Task to carry out ▸
Count, in the entries below, the lines in which "down" occurs. Give the number, nothing more.

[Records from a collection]
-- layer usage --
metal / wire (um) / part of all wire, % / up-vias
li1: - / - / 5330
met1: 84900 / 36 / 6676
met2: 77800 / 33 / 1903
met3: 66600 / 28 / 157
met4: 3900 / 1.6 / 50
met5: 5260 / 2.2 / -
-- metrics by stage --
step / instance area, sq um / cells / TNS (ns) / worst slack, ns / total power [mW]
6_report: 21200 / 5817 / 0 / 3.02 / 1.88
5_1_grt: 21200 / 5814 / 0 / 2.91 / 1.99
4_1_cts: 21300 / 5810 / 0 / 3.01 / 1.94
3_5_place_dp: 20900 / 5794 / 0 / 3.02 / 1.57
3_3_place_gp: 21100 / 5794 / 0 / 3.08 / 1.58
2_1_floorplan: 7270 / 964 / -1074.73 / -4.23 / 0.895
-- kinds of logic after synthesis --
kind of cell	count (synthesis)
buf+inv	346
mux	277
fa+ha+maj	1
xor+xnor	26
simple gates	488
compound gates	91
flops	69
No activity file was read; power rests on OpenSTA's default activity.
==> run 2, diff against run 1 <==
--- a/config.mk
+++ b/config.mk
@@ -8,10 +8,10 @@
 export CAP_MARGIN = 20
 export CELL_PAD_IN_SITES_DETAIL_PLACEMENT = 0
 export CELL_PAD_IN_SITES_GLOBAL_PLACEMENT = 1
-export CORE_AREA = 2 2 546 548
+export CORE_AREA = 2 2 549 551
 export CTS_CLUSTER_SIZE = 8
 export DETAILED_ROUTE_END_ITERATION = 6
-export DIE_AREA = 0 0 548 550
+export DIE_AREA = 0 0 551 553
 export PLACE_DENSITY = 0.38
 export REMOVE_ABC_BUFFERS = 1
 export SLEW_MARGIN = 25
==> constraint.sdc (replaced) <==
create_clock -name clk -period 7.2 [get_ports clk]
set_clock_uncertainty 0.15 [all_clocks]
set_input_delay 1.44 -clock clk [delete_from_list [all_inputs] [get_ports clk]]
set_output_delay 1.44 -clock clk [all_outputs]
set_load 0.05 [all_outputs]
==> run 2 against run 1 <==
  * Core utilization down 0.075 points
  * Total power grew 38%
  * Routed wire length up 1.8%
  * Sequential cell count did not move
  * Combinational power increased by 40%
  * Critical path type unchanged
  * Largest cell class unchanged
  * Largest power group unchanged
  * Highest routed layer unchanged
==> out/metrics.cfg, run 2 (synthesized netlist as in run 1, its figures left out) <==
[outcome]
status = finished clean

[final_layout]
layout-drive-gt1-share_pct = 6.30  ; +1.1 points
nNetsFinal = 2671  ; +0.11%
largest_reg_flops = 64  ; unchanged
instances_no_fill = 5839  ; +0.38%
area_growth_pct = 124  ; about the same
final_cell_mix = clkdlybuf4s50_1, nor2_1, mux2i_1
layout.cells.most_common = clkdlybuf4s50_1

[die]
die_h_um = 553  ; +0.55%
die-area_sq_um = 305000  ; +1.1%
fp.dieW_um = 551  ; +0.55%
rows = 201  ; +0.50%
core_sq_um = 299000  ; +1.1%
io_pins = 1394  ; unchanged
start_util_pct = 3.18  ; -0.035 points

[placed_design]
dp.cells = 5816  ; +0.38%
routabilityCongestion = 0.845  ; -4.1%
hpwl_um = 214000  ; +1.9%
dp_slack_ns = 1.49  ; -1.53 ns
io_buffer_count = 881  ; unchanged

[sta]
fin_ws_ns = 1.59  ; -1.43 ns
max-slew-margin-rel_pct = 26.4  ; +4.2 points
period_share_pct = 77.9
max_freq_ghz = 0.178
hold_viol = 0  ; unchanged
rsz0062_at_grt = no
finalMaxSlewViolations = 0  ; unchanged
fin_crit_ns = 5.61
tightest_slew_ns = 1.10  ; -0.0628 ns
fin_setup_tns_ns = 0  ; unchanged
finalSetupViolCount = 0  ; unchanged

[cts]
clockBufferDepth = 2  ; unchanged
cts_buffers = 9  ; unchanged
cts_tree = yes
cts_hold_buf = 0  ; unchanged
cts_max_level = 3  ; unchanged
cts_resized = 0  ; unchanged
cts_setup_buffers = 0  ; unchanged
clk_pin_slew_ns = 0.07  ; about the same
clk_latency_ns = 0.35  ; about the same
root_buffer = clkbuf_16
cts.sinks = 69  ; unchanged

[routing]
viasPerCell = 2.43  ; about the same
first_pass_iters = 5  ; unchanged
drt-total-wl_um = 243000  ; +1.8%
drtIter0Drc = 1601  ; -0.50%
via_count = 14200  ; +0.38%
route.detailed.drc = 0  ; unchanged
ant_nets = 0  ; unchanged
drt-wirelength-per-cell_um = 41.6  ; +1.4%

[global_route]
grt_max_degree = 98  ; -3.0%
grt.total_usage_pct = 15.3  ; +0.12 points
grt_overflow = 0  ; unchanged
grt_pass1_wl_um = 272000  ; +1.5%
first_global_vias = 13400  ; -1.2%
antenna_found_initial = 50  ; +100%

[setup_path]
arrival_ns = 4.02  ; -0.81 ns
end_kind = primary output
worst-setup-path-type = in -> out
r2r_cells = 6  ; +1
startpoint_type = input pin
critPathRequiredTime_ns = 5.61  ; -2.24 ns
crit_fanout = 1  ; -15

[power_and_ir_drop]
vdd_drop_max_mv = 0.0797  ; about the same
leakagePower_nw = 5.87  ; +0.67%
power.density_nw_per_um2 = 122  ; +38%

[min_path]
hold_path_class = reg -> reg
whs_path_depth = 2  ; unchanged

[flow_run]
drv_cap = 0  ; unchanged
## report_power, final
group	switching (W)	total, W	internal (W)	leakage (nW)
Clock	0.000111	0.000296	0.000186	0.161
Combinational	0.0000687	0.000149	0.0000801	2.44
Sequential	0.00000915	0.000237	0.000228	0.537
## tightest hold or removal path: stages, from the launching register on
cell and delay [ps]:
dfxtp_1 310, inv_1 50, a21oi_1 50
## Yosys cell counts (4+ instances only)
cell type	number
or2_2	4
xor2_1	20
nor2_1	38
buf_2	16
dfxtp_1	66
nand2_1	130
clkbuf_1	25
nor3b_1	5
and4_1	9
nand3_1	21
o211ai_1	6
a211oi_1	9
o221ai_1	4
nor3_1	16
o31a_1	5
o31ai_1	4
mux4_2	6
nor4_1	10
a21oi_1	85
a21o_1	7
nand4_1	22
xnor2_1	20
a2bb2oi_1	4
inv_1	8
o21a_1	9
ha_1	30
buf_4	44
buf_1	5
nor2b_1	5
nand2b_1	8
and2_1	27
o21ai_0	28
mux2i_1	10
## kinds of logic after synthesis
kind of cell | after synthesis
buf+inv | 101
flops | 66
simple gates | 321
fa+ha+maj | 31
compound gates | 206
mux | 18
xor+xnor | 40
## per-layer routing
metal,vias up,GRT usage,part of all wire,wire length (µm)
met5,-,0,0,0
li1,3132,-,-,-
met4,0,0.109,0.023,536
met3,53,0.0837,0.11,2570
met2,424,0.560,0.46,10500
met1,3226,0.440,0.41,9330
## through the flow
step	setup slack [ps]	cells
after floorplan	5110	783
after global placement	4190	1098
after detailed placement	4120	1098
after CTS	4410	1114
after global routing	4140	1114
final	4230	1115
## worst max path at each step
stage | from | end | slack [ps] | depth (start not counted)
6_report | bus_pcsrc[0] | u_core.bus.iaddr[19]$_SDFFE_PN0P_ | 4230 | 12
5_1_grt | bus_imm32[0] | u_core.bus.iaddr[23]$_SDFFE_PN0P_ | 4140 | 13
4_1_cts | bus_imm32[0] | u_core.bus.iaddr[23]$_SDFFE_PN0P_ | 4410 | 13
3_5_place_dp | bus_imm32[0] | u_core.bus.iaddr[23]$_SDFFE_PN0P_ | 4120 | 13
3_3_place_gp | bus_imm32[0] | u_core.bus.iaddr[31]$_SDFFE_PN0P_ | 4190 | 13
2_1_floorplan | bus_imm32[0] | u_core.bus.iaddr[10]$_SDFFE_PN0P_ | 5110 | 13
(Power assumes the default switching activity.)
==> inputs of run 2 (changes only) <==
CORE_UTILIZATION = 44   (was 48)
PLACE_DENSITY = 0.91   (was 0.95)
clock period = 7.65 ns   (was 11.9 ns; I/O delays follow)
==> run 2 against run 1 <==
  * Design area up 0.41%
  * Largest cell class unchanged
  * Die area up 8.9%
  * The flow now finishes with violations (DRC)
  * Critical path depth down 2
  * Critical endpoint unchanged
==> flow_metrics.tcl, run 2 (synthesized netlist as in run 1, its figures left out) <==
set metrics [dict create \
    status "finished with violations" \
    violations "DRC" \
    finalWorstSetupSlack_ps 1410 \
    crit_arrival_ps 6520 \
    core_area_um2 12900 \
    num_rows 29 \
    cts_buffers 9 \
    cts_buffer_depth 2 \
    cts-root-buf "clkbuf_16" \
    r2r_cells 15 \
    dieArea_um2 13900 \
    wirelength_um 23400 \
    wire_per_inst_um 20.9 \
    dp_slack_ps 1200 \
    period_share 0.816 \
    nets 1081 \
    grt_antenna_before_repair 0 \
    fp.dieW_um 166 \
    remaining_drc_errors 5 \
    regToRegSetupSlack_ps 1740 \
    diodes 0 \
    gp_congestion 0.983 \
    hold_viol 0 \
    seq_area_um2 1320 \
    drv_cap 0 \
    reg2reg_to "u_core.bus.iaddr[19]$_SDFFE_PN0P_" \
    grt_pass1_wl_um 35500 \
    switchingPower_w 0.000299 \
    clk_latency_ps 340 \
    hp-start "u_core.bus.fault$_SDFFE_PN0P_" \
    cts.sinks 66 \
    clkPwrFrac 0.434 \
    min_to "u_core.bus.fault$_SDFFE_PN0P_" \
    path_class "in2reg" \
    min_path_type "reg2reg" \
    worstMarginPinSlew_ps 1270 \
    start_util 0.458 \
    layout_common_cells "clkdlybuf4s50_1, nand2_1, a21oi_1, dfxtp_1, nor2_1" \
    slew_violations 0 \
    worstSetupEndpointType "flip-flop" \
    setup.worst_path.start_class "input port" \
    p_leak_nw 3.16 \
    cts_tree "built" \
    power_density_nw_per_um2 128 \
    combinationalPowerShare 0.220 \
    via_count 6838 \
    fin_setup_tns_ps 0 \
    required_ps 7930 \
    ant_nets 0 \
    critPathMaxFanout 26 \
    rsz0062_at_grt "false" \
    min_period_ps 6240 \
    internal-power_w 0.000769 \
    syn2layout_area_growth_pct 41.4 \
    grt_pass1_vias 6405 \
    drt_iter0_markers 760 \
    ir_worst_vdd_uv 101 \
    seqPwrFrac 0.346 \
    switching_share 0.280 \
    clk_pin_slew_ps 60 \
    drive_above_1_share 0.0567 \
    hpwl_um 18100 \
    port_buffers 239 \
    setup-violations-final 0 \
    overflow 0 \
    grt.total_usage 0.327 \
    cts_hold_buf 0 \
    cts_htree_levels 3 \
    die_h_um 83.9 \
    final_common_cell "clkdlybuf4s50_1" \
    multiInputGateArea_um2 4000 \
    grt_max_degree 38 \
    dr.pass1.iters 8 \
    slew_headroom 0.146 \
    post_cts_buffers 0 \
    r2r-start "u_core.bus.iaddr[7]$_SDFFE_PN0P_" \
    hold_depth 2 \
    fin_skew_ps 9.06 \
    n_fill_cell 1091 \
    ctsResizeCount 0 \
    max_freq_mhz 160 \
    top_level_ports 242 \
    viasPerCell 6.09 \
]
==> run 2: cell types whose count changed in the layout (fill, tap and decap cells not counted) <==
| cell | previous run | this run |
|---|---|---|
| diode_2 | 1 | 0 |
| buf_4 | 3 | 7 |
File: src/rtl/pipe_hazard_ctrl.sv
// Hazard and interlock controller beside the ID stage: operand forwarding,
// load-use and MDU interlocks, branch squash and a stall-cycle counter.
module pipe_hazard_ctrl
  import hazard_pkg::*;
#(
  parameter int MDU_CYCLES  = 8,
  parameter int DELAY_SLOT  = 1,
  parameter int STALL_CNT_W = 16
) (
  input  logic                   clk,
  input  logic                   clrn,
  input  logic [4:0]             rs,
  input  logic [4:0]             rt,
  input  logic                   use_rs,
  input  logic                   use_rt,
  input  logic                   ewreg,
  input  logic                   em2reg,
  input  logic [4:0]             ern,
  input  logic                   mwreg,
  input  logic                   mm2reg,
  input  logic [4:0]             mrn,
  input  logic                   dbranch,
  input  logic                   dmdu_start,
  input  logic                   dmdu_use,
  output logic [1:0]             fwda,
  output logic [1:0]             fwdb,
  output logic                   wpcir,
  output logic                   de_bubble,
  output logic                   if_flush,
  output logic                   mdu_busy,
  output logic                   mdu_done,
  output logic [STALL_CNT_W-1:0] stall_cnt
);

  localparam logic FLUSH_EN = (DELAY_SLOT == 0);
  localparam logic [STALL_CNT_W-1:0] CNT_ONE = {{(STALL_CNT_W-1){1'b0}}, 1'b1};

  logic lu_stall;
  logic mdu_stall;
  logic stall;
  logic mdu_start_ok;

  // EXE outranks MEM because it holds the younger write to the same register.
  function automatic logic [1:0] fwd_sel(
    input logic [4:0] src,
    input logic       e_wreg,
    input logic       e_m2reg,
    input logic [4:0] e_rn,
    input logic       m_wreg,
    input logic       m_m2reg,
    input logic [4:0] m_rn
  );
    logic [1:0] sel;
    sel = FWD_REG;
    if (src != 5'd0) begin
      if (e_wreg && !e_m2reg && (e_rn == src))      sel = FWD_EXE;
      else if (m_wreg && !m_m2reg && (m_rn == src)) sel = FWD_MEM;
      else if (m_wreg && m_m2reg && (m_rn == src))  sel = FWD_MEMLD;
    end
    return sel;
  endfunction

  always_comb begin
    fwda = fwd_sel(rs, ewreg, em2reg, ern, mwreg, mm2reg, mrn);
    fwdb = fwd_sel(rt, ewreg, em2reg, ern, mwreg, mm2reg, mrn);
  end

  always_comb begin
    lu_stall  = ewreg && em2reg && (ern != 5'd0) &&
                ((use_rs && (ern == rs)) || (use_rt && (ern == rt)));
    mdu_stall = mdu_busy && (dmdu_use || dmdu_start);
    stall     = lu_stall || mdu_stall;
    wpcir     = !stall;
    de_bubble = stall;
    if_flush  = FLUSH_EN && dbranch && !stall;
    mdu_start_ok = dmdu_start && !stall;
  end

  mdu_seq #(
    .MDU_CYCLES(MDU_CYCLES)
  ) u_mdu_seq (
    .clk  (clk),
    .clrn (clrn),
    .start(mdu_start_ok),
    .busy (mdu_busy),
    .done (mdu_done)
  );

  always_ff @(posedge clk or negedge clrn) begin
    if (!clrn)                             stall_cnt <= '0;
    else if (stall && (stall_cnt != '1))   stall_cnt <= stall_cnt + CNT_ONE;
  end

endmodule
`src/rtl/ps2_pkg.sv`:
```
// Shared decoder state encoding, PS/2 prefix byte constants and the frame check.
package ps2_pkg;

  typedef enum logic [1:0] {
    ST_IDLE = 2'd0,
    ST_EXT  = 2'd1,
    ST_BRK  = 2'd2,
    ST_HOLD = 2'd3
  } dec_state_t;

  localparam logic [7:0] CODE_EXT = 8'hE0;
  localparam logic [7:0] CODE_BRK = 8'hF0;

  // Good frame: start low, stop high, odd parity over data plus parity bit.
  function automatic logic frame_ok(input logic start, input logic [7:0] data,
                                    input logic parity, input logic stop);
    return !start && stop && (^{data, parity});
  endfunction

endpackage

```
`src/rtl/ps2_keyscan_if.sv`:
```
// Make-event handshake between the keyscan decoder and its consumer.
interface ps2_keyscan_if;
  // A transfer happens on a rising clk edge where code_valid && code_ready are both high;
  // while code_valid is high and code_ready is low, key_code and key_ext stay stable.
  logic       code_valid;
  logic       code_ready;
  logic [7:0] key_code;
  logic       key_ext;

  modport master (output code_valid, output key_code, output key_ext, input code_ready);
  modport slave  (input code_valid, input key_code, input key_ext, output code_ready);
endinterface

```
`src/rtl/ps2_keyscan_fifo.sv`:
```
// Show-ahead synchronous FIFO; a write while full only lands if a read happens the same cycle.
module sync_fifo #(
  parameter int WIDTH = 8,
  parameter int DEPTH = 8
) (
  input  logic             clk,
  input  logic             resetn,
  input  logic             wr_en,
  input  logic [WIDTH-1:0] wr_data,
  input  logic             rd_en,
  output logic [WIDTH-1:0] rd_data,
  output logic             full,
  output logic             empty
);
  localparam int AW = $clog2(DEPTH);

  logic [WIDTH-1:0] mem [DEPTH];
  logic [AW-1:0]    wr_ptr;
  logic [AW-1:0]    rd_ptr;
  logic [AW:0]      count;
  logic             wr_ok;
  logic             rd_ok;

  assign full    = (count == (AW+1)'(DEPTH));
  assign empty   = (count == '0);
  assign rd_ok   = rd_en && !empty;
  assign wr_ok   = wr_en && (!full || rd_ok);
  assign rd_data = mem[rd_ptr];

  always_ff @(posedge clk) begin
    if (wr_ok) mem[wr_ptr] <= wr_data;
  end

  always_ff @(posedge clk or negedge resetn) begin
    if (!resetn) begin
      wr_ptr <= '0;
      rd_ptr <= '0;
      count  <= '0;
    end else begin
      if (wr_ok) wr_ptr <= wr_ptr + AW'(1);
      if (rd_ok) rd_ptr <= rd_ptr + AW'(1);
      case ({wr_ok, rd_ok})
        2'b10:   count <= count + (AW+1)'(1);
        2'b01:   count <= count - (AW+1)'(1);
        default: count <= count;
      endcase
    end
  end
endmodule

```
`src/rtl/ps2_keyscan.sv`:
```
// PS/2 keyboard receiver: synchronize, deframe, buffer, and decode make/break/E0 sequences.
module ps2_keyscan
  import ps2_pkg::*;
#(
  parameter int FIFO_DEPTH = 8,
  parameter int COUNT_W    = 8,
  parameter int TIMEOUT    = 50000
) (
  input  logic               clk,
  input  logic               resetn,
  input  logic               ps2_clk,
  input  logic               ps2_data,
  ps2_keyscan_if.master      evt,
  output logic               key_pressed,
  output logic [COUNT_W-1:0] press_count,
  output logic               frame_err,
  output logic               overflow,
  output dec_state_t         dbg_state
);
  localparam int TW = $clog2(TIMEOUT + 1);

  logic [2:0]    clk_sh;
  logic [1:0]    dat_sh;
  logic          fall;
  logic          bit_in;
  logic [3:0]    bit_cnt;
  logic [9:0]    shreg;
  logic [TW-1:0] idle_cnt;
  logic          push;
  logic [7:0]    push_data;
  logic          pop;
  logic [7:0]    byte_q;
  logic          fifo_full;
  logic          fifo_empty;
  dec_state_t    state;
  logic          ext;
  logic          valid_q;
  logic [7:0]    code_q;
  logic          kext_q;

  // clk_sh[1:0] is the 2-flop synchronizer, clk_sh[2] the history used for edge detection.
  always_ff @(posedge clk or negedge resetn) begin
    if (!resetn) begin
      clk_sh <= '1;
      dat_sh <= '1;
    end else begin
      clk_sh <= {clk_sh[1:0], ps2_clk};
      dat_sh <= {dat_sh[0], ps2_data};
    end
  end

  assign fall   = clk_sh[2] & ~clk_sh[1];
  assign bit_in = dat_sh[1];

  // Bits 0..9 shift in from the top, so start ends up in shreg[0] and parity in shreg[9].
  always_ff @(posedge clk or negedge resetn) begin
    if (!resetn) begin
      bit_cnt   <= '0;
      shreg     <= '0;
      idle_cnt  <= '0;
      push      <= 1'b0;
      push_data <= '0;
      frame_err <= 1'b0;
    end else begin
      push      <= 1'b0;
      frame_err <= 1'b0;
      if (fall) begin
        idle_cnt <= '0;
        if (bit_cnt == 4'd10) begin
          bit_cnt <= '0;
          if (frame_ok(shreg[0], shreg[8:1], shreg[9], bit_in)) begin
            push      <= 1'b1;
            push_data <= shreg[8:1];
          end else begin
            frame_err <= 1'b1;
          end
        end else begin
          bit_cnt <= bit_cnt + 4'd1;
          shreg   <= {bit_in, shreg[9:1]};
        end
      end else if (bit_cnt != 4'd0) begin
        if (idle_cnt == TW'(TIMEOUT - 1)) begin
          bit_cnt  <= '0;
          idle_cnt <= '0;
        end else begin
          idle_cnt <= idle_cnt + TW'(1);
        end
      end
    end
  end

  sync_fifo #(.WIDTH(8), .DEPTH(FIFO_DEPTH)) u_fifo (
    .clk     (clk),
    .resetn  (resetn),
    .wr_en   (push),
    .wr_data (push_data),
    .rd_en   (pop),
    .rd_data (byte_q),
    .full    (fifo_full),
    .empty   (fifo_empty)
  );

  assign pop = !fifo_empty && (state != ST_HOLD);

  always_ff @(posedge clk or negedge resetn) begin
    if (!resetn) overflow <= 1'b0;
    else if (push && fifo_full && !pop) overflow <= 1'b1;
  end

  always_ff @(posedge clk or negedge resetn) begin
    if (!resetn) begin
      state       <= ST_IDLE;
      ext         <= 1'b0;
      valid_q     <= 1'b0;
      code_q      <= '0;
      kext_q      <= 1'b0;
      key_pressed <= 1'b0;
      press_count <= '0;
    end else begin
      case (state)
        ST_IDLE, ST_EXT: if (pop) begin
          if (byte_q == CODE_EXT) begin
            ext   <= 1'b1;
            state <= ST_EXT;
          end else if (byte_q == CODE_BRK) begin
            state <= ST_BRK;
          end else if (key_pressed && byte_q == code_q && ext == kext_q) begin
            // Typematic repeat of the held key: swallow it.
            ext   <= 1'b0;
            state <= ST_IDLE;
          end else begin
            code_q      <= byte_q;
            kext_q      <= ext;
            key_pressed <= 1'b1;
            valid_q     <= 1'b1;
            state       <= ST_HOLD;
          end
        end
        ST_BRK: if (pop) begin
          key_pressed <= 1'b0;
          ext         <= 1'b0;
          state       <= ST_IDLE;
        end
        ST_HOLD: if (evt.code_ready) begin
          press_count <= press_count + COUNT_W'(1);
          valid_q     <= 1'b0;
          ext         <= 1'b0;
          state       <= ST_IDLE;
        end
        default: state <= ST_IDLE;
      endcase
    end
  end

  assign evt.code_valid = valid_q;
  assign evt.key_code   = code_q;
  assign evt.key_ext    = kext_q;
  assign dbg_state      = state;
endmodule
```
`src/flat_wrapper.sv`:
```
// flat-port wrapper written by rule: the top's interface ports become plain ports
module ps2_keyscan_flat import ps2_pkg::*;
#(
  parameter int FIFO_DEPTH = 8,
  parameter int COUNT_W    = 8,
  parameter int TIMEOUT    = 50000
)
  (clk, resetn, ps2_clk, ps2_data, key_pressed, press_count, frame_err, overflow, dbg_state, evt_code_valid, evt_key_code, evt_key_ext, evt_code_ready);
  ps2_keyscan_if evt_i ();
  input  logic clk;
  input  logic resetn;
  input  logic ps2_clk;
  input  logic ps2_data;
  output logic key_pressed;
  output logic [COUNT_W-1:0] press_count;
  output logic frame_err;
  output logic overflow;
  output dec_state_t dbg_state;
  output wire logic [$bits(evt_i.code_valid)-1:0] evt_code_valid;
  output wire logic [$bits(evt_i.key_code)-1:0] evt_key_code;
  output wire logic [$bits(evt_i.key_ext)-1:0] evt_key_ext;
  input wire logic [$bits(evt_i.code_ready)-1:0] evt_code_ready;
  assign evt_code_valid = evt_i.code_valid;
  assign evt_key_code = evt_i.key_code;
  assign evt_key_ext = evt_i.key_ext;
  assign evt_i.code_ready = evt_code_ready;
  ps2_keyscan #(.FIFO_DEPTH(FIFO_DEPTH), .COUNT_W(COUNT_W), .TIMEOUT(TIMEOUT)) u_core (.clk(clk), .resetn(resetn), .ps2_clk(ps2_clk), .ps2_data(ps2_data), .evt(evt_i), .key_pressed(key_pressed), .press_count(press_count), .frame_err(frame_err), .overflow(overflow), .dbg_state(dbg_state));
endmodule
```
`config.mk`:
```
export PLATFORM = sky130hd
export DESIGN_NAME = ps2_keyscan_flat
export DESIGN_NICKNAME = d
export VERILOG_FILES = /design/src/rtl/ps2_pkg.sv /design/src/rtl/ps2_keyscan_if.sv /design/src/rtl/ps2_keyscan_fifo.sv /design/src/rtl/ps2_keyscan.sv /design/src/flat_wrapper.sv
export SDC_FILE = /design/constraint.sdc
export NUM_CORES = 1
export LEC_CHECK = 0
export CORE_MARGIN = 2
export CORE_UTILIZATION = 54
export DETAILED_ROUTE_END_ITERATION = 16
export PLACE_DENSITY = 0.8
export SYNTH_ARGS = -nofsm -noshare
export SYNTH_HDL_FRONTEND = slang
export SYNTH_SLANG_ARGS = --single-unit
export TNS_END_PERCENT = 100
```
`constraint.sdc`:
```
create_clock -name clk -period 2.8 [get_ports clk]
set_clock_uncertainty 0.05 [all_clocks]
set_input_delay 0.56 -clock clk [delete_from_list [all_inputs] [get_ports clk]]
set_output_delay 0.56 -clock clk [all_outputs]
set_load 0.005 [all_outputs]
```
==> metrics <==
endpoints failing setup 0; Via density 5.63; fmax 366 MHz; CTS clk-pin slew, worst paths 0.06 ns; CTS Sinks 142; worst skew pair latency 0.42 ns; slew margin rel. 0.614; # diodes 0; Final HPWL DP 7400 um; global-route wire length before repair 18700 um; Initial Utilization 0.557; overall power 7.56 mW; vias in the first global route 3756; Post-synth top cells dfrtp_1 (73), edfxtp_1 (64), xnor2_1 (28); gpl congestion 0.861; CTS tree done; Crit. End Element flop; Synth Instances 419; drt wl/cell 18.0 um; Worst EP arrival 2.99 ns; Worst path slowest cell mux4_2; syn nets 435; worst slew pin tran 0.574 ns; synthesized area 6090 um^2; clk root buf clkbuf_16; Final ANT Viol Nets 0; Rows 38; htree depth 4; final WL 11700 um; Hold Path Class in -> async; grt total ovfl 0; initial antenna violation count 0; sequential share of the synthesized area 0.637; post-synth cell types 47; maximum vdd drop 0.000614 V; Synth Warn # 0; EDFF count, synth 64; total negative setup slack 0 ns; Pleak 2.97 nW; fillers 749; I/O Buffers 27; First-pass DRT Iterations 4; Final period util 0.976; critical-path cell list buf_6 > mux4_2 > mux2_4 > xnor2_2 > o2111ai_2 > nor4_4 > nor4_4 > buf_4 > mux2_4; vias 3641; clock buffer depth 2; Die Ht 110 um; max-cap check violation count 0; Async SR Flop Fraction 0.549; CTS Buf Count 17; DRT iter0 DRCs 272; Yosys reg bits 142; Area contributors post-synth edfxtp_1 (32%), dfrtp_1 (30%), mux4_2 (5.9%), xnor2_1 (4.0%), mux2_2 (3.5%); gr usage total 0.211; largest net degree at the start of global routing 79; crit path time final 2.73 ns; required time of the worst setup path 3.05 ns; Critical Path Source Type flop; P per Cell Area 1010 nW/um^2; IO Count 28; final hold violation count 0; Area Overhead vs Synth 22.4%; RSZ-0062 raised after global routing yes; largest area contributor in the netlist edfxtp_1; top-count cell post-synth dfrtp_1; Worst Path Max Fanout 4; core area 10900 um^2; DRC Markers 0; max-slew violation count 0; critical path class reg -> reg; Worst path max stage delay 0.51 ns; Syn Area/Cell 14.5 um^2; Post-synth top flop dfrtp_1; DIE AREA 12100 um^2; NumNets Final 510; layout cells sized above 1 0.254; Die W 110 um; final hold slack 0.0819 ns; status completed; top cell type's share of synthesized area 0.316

Written response ▸
2